* **What you need to do**: From the line with "## layout make-up" to the line with "[repair_timing]", retype every line exactly, including those two, and leave out the rest of the data below.

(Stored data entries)
+++
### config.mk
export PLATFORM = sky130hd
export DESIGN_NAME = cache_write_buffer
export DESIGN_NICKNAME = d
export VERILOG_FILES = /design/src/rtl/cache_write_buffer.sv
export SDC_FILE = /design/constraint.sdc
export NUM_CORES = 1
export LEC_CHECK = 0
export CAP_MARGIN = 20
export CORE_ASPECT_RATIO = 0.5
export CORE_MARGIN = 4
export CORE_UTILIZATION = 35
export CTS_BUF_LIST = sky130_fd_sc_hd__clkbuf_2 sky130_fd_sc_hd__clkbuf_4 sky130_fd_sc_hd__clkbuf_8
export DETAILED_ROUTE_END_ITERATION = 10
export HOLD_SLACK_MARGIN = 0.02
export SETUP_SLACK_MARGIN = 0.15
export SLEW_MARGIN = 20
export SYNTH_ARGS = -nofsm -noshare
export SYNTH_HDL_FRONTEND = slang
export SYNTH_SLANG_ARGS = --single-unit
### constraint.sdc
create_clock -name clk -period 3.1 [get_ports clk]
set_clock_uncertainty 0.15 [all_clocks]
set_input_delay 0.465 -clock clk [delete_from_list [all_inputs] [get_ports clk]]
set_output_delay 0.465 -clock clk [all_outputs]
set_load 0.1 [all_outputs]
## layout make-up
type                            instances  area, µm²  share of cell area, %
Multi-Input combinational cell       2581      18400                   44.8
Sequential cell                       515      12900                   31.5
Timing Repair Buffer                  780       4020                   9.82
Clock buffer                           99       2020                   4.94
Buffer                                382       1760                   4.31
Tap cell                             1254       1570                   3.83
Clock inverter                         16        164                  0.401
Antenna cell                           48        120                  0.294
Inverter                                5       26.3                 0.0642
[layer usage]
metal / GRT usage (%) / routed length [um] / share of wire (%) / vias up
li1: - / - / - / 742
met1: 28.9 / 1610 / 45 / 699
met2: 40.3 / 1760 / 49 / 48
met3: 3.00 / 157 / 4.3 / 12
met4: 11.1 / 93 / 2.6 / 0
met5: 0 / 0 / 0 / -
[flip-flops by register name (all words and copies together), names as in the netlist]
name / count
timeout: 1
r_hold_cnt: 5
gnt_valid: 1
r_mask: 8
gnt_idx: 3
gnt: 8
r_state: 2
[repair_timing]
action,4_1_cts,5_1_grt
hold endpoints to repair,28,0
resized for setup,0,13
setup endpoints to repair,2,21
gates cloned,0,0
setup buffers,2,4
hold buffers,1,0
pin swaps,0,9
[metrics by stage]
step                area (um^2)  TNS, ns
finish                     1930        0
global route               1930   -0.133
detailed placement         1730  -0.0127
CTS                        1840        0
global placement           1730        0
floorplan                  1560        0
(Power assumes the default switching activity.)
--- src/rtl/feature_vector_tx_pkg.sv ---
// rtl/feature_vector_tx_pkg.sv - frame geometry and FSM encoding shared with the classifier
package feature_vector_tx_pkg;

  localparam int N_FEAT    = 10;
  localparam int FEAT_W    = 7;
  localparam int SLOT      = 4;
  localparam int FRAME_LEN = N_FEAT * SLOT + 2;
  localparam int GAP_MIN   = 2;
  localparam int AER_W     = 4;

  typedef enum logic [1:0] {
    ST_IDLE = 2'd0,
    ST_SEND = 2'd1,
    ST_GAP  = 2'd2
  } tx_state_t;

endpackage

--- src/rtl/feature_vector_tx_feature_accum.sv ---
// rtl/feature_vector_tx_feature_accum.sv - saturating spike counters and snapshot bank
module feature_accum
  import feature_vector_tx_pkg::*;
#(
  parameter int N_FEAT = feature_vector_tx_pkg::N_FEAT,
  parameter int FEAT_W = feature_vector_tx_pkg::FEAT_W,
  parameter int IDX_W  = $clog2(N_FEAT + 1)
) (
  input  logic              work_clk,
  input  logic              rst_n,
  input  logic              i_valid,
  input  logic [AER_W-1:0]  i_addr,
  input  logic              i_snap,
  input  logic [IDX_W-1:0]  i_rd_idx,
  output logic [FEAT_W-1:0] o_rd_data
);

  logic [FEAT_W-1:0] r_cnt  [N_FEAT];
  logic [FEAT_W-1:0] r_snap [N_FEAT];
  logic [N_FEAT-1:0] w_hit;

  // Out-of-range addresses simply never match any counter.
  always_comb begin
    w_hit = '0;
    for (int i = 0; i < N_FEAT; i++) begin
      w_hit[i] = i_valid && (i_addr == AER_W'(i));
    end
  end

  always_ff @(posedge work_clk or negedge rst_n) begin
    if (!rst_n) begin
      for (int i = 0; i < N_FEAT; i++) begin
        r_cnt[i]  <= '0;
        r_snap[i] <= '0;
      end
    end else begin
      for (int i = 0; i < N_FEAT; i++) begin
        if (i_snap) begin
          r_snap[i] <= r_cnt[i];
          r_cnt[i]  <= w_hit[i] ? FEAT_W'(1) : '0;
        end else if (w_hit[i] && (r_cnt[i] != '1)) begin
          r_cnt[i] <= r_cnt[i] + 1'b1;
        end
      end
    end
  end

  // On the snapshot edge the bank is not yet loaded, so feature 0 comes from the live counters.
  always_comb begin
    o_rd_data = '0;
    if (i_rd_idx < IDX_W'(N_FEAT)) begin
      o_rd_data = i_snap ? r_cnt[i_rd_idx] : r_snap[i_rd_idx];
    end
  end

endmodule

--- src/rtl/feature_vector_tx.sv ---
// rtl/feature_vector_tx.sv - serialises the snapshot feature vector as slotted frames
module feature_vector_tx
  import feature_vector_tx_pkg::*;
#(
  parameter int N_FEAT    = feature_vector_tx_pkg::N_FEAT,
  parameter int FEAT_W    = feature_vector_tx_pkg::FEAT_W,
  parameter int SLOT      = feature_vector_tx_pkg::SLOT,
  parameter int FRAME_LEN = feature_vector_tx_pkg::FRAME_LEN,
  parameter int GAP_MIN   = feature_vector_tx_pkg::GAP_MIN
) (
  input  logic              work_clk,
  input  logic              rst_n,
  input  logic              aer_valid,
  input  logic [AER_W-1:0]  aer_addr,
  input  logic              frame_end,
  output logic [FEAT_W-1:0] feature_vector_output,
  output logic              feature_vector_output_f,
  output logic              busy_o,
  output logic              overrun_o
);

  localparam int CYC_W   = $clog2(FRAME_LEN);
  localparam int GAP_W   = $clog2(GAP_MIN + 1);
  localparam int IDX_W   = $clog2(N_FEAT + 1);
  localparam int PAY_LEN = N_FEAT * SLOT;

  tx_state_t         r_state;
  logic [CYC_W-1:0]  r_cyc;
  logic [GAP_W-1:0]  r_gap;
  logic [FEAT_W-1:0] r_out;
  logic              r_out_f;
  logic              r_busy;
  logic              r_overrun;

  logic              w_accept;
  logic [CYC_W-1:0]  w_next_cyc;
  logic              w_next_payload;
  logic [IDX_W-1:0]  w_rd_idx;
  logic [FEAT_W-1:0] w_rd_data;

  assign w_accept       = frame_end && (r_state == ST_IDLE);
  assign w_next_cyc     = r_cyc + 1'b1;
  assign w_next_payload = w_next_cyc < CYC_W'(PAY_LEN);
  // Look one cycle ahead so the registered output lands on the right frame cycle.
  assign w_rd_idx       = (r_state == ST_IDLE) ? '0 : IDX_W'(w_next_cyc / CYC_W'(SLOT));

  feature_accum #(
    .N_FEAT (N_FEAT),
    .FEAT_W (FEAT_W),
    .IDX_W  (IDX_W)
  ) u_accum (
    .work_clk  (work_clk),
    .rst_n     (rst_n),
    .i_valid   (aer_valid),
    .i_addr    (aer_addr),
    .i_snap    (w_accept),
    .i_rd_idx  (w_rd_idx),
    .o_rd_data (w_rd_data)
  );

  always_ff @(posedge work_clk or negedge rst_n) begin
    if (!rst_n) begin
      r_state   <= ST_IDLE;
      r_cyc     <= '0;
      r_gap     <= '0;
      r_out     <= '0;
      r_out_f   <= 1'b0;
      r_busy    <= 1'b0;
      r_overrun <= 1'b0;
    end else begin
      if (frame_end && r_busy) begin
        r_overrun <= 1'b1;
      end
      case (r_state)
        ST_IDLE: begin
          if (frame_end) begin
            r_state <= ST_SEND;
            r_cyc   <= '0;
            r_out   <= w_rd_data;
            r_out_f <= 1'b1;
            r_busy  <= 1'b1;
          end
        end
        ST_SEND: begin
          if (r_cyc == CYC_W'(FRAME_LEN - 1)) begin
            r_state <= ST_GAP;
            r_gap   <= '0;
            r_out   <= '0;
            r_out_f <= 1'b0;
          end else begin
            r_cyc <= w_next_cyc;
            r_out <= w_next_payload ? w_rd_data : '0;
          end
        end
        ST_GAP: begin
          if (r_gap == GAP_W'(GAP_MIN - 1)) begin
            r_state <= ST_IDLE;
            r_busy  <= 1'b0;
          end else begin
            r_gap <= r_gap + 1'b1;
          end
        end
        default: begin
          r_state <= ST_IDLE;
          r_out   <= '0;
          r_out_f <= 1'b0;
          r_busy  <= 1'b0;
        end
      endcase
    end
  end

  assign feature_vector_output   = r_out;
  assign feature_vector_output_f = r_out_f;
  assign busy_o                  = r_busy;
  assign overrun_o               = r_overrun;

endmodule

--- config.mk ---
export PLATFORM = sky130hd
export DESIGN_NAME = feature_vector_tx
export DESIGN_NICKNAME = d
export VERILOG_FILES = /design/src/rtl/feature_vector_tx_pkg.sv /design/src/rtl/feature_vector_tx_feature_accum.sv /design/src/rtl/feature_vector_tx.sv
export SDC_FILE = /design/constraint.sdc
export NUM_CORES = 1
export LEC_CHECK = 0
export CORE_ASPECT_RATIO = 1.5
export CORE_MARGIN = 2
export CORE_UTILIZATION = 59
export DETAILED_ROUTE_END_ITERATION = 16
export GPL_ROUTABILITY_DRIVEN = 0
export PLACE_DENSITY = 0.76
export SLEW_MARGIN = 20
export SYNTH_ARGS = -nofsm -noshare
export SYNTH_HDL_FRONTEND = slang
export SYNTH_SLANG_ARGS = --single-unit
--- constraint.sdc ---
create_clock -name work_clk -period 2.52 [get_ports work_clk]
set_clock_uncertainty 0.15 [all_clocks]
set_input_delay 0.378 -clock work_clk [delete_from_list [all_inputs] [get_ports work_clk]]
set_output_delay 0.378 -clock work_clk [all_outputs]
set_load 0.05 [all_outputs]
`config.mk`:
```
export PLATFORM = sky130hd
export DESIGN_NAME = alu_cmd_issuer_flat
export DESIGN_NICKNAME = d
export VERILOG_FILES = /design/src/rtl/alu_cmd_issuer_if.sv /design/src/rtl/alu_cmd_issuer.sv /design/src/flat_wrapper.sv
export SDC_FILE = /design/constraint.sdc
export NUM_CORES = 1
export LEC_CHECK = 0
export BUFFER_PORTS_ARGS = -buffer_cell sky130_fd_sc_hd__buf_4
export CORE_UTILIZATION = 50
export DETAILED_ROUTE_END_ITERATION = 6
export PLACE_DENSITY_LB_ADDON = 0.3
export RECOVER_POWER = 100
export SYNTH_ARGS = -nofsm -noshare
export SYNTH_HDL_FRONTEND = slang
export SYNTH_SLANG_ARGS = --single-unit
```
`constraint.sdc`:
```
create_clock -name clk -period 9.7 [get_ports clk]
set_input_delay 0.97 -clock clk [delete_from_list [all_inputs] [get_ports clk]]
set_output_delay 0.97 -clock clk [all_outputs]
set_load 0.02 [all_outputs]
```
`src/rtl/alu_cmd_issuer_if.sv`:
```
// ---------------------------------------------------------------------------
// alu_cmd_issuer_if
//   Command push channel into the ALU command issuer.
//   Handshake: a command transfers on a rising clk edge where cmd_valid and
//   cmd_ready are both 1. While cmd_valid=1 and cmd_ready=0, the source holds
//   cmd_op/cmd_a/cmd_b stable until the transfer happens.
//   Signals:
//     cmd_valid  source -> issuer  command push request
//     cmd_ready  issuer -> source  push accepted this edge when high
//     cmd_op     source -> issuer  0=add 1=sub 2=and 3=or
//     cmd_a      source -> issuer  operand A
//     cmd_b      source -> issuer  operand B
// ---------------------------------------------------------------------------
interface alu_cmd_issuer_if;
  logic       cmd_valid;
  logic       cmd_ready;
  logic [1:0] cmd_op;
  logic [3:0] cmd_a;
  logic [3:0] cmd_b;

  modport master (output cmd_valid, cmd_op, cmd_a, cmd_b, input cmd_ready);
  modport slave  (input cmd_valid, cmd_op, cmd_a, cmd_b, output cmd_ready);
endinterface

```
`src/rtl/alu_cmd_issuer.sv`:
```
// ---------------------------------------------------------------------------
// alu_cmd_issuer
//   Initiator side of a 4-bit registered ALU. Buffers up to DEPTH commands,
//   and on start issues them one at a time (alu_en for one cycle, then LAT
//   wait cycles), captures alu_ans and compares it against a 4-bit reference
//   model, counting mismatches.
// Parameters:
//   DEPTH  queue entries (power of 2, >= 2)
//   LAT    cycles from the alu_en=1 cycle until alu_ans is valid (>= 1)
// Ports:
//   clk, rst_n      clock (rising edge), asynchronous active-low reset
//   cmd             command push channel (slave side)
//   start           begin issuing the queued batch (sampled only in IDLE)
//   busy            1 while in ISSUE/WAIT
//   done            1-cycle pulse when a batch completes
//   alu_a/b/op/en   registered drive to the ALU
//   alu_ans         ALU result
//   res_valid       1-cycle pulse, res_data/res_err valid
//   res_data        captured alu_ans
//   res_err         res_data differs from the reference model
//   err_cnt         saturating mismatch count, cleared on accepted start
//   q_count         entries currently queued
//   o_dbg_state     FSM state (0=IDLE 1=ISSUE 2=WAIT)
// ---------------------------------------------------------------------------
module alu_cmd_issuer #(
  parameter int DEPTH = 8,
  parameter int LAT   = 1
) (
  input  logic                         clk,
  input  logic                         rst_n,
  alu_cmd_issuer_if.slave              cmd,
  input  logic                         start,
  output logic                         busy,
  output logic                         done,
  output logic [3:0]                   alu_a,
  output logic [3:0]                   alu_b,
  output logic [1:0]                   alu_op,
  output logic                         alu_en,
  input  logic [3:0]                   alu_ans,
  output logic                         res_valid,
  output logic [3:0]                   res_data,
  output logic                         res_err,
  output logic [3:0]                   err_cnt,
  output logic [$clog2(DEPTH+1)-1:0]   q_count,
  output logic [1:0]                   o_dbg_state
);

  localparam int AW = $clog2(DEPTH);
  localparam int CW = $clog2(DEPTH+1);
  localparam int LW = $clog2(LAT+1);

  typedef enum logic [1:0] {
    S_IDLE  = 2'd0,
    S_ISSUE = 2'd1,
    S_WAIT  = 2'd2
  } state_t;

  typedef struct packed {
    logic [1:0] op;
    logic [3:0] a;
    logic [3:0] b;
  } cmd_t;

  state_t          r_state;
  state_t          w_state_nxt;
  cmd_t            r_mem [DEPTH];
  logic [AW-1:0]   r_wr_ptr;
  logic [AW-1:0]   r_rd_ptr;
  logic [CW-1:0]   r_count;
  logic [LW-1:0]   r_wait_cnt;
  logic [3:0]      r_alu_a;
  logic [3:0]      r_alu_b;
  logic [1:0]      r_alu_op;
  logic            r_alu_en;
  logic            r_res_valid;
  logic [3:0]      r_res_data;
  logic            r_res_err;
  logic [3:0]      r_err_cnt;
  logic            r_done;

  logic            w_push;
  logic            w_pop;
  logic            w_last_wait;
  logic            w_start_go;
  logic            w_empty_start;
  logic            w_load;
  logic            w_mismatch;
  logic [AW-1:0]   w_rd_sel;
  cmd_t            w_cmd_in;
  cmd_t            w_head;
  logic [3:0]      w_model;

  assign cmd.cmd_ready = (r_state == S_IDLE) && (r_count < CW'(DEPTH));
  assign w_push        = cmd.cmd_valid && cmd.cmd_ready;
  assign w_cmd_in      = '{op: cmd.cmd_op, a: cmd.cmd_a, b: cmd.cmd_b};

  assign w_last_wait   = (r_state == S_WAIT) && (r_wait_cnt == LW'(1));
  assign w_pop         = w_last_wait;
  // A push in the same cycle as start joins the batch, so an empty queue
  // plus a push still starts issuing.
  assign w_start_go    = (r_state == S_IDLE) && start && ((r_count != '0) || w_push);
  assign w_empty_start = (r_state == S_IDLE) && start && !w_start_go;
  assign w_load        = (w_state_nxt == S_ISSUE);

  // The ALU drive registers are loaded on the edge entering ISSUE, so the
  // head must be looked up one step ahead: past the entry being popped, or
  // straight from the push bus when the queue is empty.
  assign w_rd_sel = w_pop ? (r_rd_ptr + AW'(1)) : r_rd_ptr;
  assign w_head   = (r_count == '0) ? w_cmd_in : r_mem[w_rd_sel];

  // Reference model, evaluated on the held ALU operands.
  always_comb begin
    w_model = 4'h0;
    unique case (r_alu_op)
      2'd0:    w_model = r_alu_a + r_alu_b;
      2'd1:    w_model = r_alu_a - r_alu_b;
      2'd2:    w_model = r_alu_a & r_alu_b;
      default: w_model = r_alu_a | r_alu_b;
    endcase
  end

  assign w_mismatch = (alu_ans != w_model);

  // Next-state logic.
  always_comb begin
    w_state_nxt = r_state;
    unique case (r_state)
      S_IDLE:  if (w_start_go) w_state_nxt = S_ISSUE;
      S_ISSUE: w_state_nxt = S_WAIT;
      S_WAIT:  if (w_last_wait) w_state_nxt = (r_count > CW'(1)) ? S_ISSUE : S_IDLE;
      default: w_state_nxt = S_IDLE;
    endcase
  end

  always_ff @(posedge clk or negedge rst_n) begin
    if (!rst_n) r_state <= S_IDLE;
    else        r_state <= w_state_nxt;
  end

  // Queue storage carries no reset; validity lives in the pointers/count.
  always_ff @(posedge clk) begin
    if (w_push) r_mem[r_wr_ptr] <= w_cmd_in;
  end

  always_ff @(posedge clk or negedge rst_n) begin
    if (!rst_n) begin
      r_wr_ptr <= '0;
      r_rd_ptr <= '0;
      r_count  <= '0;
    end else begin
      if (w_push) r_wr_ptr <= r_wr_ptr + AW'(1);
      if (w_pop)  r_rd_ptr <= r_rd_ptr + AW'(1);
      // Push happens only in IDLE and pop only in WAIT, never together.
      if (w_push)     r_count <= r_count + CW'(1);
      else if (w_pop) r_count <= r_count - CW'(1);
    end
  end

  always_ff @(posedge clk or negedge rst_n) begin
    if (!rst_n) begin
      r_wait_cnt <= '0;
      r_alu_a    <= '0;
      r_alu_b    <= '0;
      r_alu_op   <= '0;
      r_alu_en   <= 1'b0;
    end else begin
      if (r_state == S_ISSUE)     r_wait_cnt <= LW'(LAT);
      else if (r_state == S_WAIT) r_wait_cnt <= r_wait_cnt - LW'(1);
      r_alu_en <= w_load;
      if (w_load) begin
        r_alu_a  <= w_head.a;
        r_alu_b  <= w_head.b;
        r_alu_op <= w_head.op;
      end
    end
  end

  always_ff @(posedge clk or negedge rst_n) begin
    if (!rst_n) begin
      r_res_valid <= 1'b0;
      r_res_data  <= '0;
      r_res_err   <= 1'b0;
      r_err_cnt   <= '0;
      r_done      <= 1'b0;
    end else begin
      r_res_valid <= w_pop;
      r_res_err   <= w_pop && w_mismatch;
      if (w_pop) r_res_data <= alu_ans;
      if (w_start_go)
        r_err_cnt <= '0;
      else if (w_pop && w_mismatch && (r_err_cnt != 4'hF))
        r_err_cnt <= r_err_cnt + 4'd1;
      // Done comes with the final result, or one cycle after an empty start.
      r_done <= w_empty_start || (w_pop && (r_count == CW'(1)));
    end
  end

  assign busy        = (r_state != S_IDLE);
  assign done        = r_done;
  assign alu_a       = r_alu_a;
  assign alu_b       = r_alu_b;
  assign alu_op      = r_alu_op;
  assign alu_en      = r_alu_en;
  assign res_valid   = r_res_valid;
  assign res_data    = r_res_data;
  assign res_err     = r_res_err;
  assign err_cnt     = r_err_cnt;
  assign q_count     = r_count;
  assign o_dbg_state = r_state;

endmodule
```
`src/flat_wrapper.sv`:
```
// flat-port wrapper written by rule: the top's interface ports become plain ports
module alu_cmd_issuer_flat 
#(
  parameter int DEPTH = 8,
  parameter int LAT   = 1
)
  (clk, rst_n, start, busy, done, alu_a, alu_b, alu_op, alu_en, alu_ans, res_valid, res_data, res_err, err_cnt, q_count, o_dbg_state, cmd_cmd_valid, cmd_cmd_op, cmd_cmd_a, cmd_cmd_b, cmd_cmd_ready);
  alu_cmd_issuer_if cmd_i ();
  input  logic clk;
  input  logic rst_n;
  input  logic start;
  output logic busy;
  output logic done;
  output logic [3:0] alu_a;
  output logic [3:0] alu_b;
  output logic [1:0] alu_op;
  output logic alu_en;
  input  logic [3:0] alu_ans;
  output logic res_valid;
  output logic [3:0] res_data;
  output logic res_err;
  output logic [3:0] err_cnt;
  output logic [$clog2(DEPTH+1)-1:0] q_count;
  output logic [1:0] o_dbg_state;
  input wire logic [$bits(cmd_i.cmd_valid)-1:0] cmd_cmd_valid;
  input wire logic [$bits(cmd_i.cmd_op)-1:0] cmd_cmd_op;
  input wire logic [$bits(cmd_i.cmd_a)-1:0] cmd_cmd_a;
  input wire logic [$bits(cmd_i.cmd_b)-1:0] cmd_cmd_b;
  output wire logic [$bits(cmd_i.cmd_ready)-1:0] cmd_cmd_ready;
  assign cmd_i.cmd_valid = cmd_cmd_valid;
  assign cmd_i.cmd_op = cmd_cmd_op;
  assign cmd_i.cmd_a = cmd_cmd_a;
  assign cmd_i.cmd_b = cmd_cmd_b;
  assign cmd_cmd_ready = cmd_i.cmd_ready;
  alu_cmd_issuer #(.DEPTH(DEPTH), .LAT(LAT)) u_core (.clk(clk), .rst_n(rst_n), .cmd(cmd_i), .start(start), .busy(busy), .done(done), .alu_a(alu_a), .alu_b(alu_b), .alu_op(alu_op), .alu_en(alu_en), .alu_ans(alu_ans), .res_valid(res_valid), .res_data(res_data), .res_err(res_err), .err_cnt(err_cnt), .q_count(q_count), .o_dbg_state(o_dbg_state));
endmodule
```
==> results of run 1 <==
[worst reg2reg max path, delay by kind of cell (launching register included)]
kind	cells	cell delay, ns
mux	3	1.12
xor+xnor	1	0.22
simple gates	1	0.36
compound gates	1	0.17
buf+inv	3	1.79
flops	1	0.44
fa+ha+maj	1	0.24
+++
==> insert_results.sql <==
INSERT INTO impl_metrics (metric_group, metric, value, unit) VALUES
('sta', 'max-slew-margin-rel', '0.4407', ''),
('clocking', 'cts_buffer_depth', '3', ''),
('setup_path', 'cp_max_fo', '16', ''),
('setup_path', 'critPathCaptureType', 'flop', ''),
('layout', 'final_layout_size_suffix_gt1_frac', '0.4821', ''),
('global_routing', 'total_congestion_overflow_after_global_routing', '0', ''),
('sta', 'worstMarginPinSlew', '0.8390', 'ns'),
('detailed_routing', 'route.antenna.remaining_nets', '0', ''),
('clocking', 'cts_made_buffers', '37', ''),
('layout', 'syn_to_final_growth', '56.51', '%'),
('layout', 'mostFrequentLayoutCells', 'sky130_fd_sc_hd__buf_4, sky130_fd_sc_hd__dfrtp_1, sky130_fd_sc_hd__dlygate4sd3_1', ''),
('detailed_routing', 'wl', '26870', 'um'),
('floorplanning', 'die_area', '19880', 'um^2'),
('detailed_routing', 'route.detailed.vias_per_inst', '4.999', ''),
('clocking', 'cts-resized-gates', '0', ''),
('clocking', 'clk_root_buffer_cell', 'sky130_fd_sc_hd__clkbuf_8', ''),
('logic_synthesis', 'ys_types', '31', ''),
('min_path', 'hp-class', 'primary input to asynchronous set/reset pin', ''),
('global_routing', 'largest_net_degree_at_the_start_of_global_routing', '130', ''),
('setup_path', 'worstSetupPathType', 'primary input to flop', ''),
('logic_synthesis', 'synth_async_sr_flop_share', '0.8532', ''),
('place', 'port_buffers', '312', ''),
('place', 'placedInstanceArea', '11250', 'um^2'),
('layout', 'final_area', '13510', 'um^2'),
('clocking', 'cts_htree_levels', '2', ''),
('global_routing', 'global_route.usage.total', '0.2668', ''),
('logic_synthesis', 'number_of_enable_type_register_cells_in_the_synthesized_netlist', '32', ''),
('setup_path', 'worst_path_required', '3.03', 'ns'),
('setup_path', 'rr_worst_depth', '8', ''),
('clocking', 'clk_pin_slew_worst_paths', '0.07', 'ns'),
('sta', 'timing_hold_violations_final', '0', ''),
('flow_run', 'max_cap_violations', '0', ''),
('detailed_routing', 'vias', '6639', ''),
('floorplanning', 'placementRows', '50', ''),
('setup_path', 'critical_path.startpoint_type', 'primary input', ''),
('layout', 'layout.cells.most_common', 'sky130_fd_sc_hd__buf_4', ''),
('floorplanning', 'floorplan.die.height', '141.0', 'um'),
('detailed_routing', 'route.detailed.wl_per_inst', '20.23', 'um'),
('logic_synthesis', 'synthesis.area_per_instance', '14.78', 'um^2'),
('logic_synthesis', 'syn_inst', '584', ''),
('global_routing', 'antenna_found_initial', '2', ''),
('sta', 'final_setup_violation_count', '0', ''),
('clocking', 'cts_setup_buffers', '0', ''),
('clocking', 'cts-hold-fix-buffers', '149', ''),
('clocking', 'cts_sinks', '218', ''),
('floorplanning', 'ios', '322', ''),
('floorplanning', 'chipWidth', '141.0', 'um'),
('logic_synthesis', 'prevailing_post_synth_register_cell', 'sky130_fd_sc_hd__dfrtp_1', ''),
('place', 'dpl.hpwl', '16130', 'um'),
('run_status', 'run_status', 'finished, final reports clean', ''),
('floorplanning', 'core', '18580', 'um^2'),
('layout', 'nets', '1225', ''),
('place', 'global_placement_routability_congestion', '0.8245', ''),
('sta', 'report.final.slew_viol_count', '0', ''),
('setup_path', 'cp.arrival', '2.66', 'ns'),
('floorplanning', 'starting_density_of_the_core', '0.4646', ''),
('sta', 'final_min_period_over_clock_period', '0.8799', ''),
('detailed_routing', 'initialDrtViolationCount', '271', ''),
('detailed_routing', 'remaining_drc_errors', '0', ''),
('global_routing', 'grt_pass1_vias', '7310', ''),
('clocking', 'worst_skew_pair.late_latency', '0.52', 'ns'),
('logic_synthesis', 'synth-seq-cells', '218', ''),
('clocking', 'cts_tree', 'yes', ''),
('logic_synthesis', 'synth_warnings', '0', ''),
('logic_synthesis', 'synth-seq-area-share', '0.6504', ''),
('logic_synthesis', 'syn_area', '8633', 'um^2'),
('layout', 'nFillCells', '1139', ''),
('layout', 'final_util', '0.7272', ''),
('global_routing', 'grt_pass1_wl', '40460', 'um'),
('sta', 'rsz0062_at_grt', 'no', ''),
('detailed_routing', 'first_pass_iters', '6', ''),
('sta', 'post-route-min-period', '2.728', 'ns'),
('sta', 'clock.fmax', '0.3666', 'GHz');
+++
* **Answer**:
## layout make-up
type                            instances  area, µm²  share of cell area, %
Multi-Input combinational cell       2581      18400                   44.8
Sequential cell                       515      12900                   31.5
Timing Repair Buffer                  780       4020                   9.82
Clock buffer                           99       2020                   4.94
Buffer                                382       1760                   4.31
Tap cell                             1254       1570                   3.83
Clock inverter                         16        164                  0.401
Antenna cell                           48        120                  0.294
Inverter                                5       26.3                 0.0642
[layer usage]
metal / GRT usage (%) / routed length [um] / share of wire (%) / vias up
li1: - / - / - / 742
met1: 28.9 / 1610 / 45 / 699
met2: 40.3 / 1760 / 49 / 48
met3: 3.00 / 157 / 4.3 / 12
met4: 11.1 / 93 / 2.6 / 0
met5: 0 / 0 / 0 / -
[flip-flops by register name (all words and copies together), names as in the netlist]
name / count
timeout: 1
r_hold_cnt: 5
gnt_valid: 1
r_mask: 8
gnt_idx: 3
gnt: 8
r_state: 2
[repair_timing]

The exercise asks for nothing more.